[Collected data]
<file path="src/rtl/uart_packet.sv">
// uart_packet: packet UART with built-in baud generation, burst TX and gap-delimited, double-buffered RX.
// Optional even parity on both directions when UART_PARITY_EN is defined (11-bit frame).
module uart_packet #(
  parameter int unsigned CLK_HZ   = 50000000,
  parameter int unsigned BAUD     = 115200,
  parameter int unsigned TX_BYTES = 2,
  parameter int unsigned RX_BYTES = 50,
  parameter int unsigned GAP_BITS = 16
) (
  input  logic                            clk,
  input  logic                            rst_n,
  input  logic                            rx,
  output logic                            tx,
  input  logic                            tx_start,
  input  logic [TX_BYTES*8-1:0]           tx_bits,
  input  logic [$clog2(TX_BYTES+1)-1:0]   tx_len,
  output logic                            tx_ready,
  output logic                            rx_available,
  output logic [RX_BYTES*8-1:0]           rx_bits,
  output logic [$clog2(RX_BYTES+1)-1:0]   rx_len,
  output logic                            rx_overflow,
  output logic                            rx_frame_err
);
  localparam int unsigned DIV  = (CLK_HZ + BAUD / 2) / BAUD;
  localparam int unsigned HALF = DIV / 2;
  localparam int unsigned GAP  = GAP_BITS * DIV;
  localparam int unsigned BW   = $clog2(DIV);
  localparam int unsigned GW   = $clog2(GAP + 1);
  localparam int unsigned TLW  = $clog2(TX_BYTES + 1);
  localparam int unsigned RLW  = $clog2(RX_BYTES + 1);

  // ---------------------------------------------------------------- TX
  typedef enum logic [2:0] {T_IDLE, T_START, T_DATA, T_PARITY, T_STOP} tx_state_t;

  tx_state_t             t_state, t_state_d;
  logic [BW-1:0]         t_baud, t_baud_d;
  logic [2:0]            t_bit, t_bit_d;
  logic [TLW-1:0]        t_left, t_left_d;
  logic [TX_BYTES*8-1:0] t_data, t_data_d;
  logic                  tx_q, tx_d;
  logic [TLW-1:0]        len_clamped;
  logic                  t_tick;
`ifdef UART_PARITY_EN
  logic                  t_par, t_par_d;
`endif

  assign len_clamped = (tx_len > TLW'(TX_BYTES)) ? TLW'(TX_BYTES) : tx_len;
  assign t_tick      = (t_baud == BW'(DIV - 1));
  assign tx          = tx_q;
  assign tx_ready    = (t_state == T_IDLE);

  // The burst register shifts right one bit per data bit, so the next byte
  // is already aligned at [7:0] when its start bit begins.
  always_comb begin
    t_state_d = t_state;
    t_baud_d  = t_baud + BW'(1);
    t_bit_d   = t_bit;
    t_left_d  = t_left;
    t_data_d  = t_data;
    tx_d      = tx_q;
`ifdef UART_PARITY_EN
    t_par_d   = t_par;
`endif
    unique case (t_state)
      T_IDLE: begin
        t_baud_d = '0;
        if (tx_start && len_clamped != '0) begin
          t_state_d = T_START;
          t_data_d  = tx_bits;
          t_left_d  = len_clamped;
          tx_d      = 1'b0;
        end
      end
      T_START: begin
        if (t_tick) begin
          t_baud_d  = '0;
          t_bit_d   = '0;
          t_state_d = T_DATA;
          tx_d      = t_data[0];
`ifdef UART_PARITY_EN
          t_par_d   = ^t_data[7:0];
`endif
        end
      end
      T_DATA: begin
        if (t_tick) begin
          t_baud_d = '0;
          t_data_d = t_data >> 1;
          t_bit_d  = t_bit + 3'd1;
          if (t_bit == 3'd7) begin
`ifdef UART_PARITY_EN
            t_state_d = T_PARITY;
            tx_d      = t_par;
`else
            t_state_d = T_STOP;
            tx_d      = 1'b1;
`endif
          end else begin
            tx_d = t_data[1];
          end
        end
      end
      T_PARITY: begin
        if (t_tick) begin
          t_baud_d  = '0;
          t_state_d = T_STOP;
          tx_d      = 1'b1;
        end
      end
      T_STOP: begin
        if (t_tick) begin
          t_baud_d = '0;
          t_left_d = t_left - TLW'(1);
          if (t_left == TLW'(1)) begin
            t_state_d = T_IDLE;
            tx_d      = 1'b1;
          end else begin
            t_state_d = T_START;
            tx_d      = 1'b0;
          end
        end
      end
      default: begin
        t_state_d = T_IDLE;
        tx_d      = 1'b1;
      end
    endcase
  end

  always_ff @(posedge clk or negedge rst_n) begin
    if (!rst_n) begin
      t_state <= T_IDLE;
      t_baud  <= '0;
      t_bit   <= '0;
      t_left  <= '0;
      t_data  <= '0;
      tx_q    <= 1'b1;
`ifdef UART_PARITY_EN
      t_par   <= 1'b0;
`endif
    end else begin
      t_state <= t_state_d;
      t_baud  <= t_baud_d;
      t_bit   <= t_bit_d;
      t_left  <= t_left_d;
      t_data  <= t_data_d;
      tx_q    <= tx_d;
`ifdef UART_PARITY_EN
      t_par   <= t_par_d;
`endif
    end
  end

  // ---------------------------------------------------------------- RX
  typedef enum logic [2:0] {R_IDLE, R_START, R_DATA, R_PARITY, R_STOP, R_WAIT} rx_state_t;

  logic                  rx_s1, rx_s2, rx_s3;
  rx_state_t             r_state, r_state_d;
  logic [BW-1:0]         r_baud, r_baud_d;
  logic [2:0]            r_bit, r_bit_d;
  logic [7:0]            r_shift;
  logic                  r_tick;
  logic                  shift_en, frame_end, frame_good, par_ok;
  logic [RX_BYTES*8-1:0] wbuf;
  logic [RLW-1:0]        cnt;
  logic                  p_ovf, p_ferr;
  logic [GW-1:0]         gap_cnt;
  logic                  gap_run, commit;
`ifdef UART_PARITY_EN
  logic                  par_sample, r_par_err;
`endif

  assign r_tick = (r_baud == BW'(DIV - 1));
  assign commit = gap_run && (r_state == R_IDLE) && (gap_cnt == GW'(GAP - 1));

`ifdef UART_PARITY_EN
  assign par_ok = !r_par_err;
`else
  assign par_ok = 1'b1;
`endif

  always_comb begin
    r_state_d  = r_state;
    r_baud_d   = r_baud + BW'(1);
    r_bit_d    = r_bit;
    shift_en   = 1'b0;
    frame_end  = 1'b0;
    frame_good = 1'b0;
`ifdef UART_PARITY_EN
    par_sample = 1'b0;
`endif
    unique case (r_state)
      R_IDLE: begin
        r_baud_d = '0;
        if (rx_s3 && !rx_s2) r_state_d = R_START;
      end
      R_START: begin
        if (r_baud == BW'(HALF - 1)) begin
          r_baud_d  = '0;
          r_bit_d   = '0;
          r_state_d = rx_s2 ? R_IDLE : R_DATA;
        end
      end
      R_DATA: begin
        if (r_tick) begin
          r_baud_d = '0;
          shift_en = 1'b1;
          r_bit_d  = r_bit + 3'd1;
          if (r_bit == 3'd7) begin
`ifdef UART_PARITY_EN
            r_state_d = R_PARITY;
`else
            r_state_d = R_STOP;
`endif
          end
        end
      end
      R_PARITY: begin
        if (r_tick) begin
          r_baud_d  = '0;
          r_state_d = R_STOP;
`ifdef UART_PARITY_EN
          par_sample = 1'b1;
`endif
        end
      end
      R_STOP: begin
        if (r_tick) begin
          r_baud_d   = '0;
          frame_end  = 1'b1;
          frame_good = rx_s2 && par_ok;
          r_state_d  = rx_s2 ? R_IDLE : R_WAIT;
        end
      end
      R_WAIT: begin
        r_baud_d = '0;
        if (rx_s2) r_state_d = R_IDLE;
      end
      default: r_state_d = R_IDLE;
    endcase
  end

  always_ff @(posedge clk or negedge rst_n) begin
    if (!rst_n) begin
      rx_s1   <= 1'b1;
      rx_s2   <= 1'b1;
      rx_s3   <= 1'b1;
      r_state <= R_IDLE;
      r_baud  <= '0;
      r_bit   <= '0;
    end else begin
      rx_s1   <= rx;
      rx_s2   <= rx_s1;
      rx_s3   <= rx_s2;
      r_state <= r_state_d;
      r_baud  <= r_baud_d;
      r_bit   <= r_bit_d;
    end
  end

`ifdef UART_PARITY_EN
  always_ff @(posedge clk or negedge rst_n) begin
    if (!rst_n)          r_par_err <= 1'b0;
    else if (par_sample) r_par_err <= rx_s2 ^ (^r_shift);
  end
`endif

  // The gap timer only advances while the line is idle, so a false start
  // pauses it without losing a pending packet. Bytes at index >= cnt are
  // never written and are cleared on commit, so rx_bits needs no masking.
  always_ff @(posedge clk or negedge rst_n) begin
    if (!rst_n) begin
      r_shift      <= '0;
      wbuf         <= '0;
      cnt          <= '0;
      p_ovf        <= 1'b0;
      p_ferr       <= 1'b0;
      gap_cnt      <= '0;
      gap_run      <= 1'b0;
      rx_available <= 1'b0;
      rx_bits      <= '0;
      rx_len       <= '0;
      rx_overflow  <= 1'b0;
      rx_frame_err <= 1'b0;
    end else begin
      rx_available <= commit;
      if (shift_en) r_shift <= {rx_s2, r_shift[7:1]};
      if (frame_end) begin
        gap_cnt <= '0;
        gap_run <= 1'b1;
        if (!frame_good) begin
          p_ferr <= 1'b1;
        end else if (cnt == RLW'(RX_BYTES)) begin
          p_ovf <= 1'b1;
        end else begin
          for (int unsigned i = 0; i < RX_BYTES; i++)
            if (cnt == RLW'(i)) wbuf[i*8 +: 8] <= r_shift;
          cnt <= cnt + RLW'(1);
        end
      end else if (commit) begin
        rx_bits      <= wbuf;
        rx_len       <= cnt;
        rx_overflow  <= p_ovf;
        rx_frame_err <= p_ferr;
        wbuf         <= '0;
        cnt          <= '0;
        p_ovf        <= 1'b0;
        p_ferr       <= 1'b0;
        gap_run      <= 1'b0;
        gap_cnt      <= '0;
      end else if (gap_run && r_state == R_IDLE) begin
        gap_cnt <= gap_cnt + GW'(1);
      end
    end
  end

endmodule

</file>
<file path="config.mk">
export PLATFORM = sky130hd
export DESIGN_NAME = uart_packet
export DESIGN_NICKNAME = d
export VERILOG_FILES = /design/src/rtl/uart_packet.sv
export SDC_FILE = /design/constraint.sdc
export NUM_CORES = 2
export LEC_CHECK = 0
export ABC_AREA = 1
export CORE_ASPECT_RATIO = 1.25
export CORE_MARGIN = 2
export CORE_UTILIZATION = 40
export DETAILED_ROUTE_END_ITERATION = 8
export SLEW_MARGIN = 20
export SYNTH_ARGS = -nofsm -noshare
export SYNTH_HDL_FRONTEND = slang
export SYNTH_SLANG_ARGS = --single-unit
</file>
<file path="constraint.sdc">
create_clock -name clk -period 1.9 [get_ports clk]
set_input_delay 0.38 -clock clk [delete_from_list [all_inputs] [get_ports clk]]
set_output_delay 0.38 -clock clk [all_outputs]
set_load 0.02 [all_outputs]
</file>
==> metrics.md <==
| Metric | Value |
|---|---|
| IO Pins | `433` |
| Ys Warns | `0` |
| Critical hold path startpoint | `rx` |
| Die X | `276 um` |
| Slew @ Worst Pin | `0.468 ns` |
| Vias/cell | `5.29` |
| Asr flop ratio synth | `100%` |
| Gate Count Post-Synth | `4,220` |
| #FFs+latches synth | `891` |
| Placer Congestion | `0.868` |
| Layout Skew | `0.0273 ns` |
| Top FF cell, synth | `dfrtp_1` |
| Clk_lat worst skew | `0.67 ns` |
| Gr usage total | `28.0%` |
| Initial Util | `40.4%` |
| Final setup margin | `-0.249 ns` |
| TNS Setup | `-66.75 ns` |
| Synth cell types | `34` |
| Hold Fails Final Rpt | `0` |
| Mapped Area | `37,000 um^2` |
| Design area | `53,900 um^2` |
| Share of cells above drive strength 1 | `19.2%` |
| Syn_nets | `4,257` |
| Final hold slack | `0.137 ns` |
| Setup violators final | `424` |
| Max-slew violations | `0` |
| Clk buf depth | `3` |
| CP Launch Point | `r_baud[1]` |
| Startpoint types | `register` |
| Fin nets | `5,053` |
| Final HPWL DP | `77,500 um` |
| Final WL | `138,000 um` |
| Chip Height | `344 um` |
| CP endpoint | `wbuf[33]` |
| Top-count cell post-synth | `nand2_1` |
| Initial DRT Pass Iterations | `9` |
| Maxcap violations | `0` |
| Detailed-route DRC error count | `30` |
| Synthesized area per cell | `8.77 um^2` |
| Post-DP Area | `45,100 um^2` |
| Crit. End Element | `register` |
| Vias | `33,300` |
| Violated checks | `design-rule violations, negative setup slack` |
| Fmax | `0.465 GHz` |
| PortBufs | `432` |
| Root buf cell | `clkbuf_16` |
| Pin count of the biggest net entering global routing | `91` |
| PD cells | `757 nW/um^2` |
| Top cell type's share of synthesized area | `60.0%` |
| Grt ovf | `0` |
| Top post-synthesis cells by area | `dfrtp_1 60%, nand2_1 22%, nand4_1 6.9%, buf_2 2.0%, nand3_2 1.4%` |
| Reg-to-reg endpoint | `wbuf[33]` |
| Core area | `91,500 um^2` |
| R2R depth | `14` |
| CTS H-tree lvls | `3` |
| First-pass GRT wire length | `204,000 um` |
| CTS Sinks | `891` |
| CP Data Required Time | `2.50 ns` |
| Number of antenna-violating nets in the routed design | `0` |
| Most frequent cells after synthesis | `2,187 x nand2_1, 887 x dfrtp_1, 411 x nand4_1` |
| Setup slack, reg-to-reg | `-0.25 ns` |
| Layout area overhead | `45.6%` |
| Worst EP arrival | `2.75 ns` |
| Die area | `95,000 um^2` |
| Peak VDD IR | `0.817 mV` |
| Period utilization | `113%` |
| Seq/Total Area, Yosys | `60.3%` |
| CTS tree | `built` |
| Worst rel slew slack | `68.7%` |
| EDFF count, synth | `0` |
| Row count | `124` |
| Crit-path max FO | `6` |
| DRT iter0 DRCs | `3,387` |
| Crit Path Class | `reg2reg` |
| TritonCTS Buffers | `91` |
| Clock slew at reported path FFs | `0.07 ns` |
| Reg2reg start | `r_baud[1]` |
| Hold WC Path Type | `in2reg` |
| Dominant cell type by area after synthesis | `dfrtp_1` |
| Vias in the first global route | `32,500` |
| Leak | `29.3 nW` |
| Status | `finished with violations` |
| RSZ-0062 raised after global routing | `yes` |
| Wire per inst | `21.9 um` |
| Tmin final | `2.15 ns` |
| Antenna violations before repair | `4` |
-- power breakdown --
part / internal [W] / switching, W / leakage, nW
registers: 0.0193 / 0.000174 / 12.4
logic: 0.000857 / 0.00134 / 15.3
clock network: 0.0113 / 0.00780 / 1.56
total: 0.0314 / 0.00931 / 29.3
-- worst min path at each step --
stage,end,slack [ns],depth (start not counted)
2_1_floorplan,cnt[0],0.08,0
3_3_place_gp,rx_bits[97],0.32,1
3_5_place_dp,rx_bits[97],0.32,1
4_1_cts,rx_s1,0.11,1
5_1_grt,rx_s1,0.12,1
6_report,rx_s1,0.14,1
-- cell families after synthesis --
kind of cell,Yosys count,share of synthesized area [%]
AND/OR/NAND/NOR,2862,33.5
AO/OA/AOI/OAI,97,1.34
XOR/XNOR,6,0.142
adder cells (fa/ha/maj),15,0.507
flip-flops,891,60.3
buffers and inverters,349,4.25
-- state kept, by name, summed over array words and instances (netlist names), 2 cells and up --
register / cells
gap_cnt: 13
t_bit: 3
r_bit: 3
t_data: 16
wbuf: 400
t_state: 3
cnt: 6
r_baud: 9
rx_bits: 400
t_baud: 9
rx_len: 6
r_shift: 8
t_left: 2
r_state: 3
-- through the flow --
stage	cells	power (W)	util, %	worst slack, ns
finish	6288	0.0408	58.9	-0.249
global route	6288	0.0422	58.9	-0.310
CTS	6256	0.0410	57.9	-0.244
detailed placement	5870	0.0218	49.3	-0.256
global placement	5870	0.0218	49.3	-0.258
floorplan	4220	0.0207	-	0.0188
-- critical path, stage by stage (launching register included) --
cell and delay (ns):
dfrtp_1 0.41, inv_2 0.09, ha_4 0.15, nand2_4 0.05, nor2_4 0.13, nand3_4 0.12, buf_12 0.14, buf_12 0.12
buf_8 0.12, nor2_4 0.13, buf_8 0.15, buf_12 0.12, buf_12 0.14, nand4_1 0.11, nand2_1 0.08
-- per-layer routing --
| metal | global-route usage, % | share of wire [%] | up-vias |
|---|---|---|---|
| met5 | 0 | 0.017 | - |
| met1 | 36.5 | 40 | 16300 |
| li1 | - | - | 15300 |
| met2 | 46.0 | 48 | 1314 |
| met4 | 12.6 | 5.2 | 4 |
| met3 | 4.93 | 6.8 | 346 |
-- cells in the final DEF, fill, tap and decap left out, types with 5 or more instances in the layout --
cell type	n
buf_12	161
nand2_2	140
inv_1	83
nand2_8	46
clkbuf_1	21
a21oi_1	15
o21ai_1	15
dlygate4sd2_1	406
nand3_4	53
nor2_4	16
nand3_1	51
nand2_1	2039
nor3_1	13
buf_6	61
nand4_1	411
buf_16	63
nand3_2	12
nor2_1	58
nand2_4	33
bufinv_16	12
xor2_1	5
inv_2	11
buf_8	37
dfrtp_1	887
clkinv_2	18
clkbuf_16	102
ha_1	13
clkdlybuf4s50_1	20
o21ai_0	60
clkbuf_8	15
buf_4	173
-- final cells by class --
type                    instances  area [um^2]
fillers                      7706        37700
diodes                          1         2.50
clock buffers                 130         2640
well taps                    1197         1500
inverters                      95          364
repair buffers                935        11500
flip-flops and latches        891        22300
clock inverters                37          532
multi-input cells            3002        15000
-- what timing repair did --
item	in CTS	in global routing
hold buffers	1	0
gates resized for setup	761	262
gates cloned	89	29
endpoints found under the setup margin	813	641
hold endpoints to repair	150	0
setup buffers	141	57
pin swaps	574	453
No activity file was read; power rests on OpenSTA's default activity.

**Your goal**
Restate word for word only the lines above from the line containing "Slew @ Worst" to the line containing "Design area |", both of them included.

**Solution to this problem**
| Slew @ Worst Pin | `0.468 ns` |
| Vias/cell | `5.29` |
| Asr flop ratio synth | `100%` |
| Gate Count Post-Synth | `4,220` |
| #FFs+latches synth | `891` |
| Placer Congestion | `0.868` |
| Layout Skew | `0.0273 ns` |
| Top FF cell, synth | `dfrtp_1` |
| Clk_lat worst skew | `0.67 ns` |
| Gr usage total | `28.0%` |
| Initial Util | `40.4%` |
| Final setup margin | `-0.249 ns` |
| TNS Setup | `-66.75 ns` |
| Synth cell types | `34` |
| Hold Fails Final Rpt | `0` |
| Mapped Area | `37,000 um^2` |
| Design area | `53,900 um^2` |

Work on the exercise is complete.